If she asks for your input or help then you can give some options you think would be good.

But otherwise leave her to it if she hasn’t asked.

kingprawnspaghetti · 21/05/2025 23:14

I like your sister’s invites. Maybe I have “poor taste”.

THEDEACON · 22/05/2025 00:07

Mind yourown business and keep your mouth shut

Mummadeze · 22/05/2025 08:50

I like the flower border. I have good taste. Just different to yours. Let her do her.

tempname1234 · 22/05/2025 11:29

You may THINK you’re not coming a place of control BUT you already told us that this type of behaviour on your part is regular.

you have already described your sister as slap dash and low effort

it is highly likely you have put yourself into the role of telling her what she should do, think, wear - everything

well now you know that you’re controlling. Also belittling. That it isn’t your place to continually do this type of thing to your sister.

listen to the multitude of opinions that you asked for. Time for some self reflection too.

Whatthebarnacles · 24/05/2025 18:57

Ewww. Imagine being that person who judges defines anyone, let alone their own sibling, over their choice of wedding invite. Which, by the way, no one cares about and ends up in the bin anyway.

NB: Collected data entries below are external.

===== src/rtl/axi_mem_pkg.sv =====
/*
 * AXI memory package
 * Shared AXI constants, burst length type and the burst and response encodings
 */

package axi_mem_pkg;

  // Fixed AXI4 field widths
  localparam int AXI_ADDR_W = 32;
  localparam int AXI_LEN_W  = 8;

  // Bits per strobe lane
  localparam int AXI_BYTE_W = 8;

  // Burst length field, also used as beat index
  typedef logic [AXI_LEN_W-1:0] len_t;

  // AXI burst type encoding
  typedef enum logic [1:0] {
    BURST_FIXED = 2'd0,
    BURST_INCR  = 2'd1,
    BURST_WRAP  = 2'd2   // stepped like INCR here
  } burst_e;

  // Only the two responses this slave can produce
  typedef enum logic [1:0] {
    RESP_OKAY   = 2'd0,
    RESP_SLVERR = 2'd2
  } resp_e;

endpackage


===== src/rtl/axi_mem_rd_ctrl.sv =====
/*
 * AXI memory read controller
 * Takes one AR burst at a time and streams its beats on R,
 * advancing only when the master accepts a beat
 */
`timescale 1ns/1ps

module axi_mem_rd_ctrl
  import axi_mem_pkg::*;
#(
  parameter int ID_WIDTH = 4
) (
  input  logic                clk_i,
  input  logic                arst_n_i,
  input  logic                arvalid_i,
  input  logic [ID_WIDTH-1:0] arid_i,
  input  logic                rready_i,
  input  logic                beat_last_i,
  input  logic                beat_err_i,
  output logic                arready_o,
  output logic                rvalid_o,
  output logic [ID_WIDTH-1:0] rid_o,
  output resp_e               rresp_o,
  output logic                rlast_o,
  output logic                cnt_load_o,
  output logic                cnt_step_o,
  output logic                mon_fire_o
);

  typedef enum logic {
    RD_IDLE,
    RD_DATA
  } rd_state_e;

  rd_state_e           state_q;
  rd_state_e           state_d;
  logic [ID_WIDTH-1:0] id_q;
  logic                ar_hs;
  logic                r_hs;

  assign arready_o = (state_q == RD_IDLE);
  assign rvalid_o  = (state_q == RD_DATA);

  assign ar_hs = arvalid_i & arready_o;
  assign r_hs  = rvalid_o & rready_i;

  always_comb begin
    state_d = state_q;
    case (state_q)
      RD_IDLE: if (ar_hs) state_d = RD_DATA;
      RD_DATA: if (r_hs && beat_last_i) state_d = RD_IDLE;
      default: state_d = RD_IDLE;
    endcase
  end

  always_ff @(posedge clk_i or negedge arst_n_i) begin
    if (!arst_n_i) begin
      state_q <= RD_IDLE;
    end else begin
      state_q <= state_d;
    end
  end

  always_ff @(posedge clk_i) begin
    if (ar_hs) begin
      id_q <= arid_i;
    end
  end

  // Beat payload follows the counter, so it holds while the master stalls
  assign rid_o   = id_q;
  assign rresp_o = beat_err_i ? RESP_SLVERR : RESP_OKAY;
  assign rlast_o = rvalid_o & beat_last_i;

  assign cnt_load_o = ar_hs;
  assign cnt_step_o = r_hs;
  assign mon_fire_o = r_hs;

endmodule


===== config.mk =====
export PLATFORM = sky130hd
export DESIGN_NAME = axi_mem_rd_ctrl
export DESIGN_NICKNAME = d
export VERILOG_FILES = /design/src/rtl/axi_mem_pkg.sv /design/src/rtl/axi_mem_rd_ctrl.sv
export SDC_FILE = /design/constraint.sdc
export NUM_CORES = 1
export LEC_CHECK = 0
export ABC_AREA = 1
export BUFFER_PORTS_ARGS = -buffer_cell sky130_fd_sc_hd__buf_4
export CORE_AREA = 3 3 40 42
export DETAILED_ROUTE_END_ITERATION = 6
export DIE_AREA = 0 0 43 45
export GPL_ROUTABILITY_DRIVEN = 1
export GPL_TIMING_DRIVEN = 0
export PLACE_DENSITY = 0.44
export SLEW_MARGIN = 20
export SYNTH_ARGS = -nofsm -noshare
export SYNTH_HDL_FRONTEND = slang
export SYNTH_SLANG_ARGS = --single-unit
export TNS_END_PERCENT = 20

===== constraint.sdc =====
create_clock -name clk_i -period 1.3 [get_ports clk_i]
set_clock_uncertainty 0.15 [all_clocks]
set_input_delay 0.195 -clock clk_i [delete_from_list [all_inputs] [get_ports clk_i]]
set_output_delay 0.195 -clock clk_i [all_outputs]
set_load 0.01 [all_outputs]

==> flow_summary_export.csv <==
group,metric,value,unit
route,drc,0,
critical_path,r2r_end,"rid_o[0]$_DFFE_PP_",
finish,drive_gt1_share,62.0,%
place,gp_congestion,0.654,
run_status,status,"finished, final reports clean",
global_routing,grt_usage,6.81,%
critical_path,reg2reg_from,"rvalid_o$_DFF_PN0_",
route,vias,232,
power,peakVddDrop,0.384,mV
finish,postLayoutCoreUtil,38.7,%
route,drt_iter0_markers,2,
synthesis,synth.mux.area_fraction,0,%
floorplan,die_h,45,µm
hold_path,hold_depth,4,
critical_path,worstSetupEndpointType,"output pin",
critical_path,r2r_slack,150,ps
synthesis,yosys.area_share.simple,11.1,%
finish,regArea,146,µm²
hold_path,hp-class,"input port to flop",
critical_path,path_class,"flop to output pin",
clocking,path_clk_slew,40,ps
route,drtPass1Iterations,2,
global_routing,grt_max_degree,6,
finish,diodes,0,
route,avgRoutedWirePerCell,9.52,µm
synthesis,yosys_warnings,0,
global_routing,antenna_found_initial,0,
floorplan,ios,22,
critical_path,path_max_fanout,4,
finish,final_nets,61,
sta,rsz0062_at_grt,"true",
clocking,cts-root-buf,"clkbuf_4",
critical_path,crit_arrival,950,ps
synthesis,synth_top_family_by_area,"buffers and inverters",
sta,post-route-min-period,1290,ps
place,hpwl,489,µm
synthesis,synth-seq-area-share,67.8,%
place,port_buffers,19,
hold_path,hp-start,"rready_i",
critical_path,r2r_cells,2,
sta,slew_violations,0,
floorplan,die_x,43,µm
synthesis,synth_xor_area_share,0,%
synthesis,synth_nets,30,
finish,stdcell_area,497,µm²
finish,syn2layout_area_growth,132,%
synthesis,synth_compound_area_share,0,%
synthesis,syn_area_per_cell,10.7,µm²
sta,hold_violations,0,
synthesis,synth_cell_types,9,
global_routing,grt_overflow,0,
floorplan,placementRows,13,
synthesis,synthCells,20,
finish,multi_input_area,35.0,µm²
clocking,cts-buffers-inserted,3,
global_routing,grt_pass1_vias,219,
route,routed_via_density,3.57,
critical_path,crit_path_start_kind,"flop",
clocking,clk-insertion-delay-late,240,ps
critical_path,cp_data_required_time,950,ps
clocking,cts_tree,"done",
global_routing,grt_pass1_wl,931,µm
sta,period_share,99.4,%
synthesis,netlist_area,214,µm²
power,power.density,1020,mW/mm²
finish,final.fill_count,134,
critical_path,startpoint,"rvalid_o$_DFF_PN0_",
clocking,clock_sinks,5,
place,place_area,378,µm²
route,routed_wl,619,µm
flow_run,drv_cap,0,
synthesis,synthAdderAreaFrac,0,%
power,p_leak,0.252,nW
sta,setup_violations,0,
sta,max_freq,0.774,GHz
clocking,cts_buffer_depth,2,
synthesis,synth_seq_cells,5,
floorplan,core_area,0.00128,mm²
floorplan,die_area,0.00194,mm²
floorplan,start_util,16.7,%
route,ant_nets,0,
hold_path,min_to,"rvalid_o$_DFF_PN0_",
clocking,htree_levels,1,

Wow.

Rockchicknana · 24/05/2025 19:41

Payets · 20/05/2025 00:47

But she does. She asks for my opinion on almost everything. We are going to pick dresses this weekend. Just her and I

I just hope you don't tell her that her choice of dress is naff!! You're coming across as an absolute control freak tbh. Just because people compliment you on your 'good taste' doesn't give you the right to tell your sister what she should and shouldn't have.

ZippyBrick · 24/05/2025 20:15

Payets · 20/05/2025 00:50

Wow people are really going to go on and on about the fact a woman dare say something positive about herself. Among my circle of friends people value my input re style and taste. That is just a fact.

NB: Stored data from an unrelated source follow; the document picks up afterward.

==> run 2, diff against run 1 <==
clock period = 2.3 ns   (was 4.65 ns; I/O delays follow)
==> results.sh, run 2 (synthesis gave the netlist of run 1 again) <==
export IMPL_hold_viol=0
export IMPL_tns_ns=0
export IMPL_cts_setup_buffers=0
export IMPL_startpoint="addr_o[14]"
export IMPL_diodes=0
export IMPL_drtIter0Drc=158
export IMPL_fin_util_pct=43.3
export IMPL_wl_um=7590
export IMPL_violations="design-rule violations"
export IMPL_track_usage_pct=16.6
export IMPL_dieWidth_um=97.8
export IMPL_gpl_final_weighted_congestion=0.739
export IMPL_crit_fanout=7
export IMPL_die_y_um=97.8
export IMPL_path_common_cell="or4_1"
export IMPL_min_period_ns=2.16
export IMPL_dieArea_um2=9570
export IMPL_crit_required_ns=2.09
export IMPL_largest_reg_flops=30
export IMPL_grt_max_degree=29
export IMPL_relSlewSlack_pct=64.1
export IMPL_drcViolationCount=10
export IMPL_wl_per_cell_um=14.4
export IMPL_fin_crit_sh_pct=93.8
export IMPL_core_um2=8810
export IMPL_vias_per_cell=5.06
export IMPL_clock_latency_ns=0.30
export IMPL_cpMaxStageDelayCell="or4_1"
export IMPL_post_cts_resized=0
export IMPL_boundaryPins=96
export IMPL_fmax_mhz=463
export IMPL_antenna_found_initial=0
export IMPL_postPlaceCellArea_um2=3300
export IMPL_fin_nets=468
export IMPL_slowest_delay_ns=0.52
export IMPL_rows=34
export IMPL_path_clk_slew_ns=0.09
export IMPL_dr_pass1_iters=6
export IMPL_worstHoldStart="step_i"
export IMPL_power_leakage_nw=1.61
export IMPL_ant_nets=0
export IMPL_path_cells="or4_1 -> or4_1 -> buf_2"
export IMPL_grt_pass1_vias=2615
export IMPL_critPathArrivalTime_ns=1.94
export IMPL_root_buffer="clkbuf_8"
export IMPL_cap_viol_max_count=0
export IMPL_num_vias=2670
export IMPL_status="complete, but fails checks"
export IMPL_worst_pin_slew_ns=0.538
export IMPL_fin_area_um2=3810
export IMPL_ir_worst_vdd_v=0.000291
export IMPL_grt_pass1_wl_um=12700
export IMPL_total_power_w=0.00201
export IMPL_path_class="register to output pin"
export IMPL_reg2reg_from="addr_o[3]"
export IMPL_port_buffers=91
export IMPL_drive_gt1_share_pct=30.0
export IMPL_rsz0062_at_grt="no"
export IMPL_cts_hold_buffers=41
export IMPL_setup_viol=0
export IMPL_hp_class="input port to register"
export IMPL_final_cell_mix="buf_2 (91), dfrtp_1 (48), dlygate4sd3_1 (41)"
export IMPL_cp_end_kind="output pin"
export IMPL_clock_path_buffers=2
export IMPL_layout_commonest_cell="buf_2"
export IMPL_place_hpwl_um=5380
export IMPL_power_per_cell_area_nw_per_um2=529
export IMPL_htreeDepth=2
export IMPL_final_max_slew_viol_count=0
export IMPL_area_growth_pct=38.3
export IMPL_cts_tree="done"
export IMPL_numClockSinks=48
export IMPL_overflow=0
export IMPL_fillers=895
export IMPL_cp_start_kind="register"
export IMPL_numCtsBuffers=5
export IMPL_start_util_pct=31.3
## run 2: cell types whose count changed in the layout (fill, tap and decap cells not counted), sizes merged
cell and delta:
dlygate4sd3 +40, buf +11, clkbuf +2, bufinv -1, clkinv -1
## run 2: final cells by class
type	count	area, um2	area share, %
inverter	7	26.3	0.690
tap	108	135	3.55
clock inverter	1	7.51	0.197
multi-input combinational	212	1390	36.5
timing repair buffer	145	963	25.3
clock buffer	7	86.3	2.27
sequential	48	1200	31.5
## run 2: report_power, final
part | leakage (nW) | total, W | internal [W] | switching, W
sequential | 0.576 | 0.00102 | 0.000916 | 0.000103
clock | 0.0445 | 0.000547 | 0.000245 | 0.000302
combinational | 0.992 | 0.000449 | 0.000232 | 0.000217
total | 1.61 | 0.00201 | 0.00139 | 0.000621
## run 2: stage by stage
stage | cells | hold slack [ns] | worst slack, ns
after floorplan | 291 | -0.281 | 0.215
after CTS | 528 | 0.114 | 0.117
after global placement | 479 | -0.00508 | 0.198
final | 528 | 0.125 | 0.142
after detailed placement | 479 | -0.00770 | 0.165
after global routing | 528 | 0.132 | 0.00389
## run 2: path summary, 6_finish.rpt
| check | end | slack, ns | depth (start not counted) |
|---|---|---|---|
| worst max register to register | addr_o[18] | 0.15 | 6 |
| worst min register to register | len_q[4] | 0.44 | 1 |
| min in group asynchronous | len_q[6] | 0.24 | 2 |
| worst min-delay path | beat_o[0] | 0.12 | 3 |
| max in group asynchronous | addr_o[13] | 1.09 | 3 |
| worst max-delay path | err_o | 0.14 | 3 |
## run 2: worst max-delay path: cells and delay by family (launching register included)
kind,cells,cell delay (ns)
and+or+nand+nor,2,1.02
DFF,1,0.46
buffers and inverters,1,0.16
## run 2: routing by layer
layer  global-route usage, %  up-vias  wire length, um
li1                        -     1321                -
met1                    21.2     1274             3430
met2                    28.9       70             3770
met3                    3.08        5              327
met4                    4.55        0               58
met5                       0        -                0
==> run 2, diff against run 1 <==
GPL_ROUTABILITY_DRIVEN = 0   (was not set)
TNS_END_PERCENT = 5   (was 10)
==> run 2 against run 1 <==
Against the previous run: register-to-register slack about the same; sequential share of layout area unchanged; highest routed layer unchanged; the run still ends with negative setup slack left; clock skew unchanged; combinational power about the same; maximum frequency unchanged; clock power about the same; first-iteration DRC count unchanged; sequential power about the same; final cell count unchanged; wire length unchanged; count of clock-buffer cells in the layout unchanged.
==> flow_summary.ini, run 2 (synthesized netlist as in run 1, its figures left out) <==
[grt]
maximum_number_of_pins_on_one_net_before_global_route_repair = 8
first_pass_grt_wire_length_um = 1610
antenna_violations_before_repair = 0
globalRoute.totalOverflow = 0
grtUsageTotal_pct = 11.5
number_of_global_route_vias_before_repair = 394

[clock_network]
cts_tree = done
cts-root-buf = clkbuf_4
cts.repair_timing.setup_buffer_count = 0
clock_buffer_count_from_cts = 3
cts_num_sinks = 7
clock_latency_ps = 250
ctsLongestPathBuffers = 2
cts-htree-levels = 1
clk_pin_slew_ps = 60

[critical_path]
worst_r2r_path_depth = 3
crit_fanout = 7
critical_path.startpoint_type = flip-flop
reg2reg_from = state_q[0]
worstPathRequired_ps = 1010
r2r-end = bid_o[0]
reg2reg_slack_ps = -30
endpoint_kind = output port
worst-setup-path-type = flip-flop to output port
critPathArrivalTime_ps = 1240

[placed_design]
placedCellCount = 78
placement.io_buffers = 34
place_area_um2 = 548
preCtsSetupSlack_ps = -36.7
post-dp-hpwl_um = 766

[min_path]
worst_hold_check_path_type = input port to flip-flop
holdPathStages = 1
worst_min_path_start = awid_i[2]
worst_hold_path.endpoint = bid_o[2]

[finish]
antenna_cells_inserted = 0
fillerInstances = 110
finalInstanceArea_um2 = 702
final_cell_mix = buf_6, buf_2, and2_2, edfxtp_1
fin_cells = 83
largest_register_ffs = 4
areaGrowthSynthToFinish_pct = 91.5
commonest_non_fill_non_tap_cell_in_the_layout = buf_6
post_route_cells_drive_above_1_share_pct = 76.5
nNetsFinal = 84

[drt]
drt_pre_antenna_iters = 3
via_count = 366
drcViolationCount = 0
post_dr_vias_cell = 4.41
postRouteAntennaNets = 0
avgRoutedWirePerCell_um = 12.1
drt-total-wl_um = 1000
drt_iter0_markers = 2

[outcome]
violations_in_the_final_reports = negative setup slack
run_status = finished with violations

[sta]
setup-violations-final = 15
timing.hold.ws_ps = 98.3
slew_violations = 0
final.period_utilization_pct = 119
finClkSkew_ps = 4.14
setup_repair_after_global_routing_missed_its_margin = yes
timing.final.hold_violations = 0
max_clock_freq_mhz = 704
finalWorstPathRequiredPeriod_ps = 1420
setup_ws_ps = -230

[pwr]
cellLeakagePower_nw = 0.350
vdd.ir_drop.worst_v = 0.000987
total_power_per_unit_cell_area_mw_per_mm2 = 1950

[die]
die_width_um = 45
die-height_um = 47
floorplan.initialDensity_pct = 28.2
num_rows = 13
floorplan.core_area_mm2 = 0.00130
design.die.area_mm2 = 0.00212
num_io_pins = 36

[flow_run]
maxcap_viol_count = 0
===== src/hw/pipe_pkg.sv =====
//**************************************************************************
// Microarchitecture definitions: program counter type, instruction
// memory depth and the fetch state machine encoding.
//**************************************************************************

package pipe_pkg;

    localparam int IMEM_DEPTH = 64;                 // Instruction words

    typedef logic [$clog2(IMEM_DEPTH)-1:0] pc_t;    // Wraps at IMEM_DEPTH

    // Fetch control states
    typedef enum logic [1:0] {
        FETCH_IDLE,                                 // Loading allowed
        FETCH_RUN,                                  // One fetch per cycle
        FETCH_HALTED                                // HALT seen at output
    } fetch_state_t;

endpackage


===== src/hw/stage_ifs.sv =====
//**************************************************************************
// Stage-to-stage bundles. exec_if carries decoded operands into execute,
// wb_if carries results into writeback and is watched by decode for
// forwarding through the monitor modport.
//**************************************************************************
`timescale 1ns/1ps

interface exec_if;
    logic               valid;                      // Slot holds an instruction
    pipe_pkg::pc_t      pc;
    isa_pkg::opcode_t   op;
    isa_pkg::reg_addr_t rd;
    isa_pkg::word_t     opa;                        // rs1 value, rd value for BEQ
    isa_pkg::word_t     opb;                        // rs2 value, rs1 value for BEQ
    isa_pkg::word_t     imm;                        // Sign extended

    modport src (output valid, pc, op, rd, opa, opb, imm);
    modport dst (input  valid, pc, op, rd, opa, opb, imm);
endinterface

I'm not sure if this is a parody or someone role-playing as Amanda from Motherland

laraitopbanana · 24/05/2025 20:35

If you have to ask then…don’t.

Pupinskipops · 24/05/2025 22:09

Payets · 20/05/2025 01:20

Yeah don’t project your weird dynamics onto me. Sister and I are best friends and can be brutally honest without the psychological damage you speak of. Yikes

If that was as true as you think it is, you wouldn't have asked the question here (... and got the responses you deserve!).

Abab11 · 25/05/2025 06:57

Can you ask her if she wants your opinion? She will know you are very different. You could say something along the lines of “it’s not my taste but if you’re sure go for it”

Sadworld23 · 25/05/2025 07:15

Hrft
Here's the crux
1.You have wildly different ideas of style.

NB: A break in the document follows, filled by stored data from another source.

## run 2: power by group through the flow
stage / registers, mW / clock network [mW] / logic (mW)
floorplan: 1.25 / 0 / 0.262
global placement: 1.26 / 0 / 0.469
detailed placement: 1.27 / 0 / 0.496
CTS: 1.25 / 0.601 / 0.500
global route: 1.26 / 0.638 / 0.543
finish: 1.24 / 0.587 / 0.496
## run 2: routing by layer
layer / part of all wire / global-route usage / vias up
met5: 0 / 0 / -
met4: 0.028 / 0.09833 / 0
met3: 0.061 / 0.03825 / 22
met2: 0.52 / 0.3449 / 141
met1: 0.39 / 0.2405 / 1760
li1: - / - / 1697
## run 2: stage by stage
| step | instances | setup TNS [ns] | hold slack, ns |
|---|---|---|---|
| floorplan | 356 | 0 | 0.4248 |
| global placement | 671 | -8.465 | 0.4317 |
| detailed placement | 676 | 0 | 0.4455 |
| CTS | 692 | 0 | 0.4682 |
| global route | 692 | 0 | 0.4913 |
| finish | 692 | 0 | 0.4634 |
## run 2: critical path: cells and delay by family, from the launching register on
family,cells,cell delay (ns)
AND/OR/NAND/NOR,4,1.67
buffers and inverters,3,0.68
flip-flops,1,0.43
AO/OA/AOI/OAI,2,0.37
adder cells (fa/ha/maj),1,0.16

  1. What's important to you isn't the same as what's important to your DSis.

Helping doesn't include changing someone's ideas, it involves achieving something how they'd like it done otherwise it's interfering or controlling.

If she's marrying the right person for the right reasons doesn't matter what you think, it's her wedding, let her be loud and mismatched and unstylish, love her for what she is.

OneOliveDuck · 25/05/2025 17:14

Please back off before this causes a rift. It is not important, I agree with people don't remember wedding invites. She doesn't need negativity at this time. She needs you to be there for her and help her with any stress, not to cause it

Elsvieta · 25/05/2025 17:52

Ach, it's the invitations, not the dress or the venue (or, you know, an arsehole for the groom). Not important; nobody remembers them, and they're not in the pictures. Accept her taste may sometimes be different from yours and forget it.

LittleBearPad · 25/05/2025 18:05

RosesAndHellebores · 20/05/2025 11:18

It literally says there are no set rules and right or wrong styles on that page.

The traditional ‘stiffie’ approach isn’t the only way.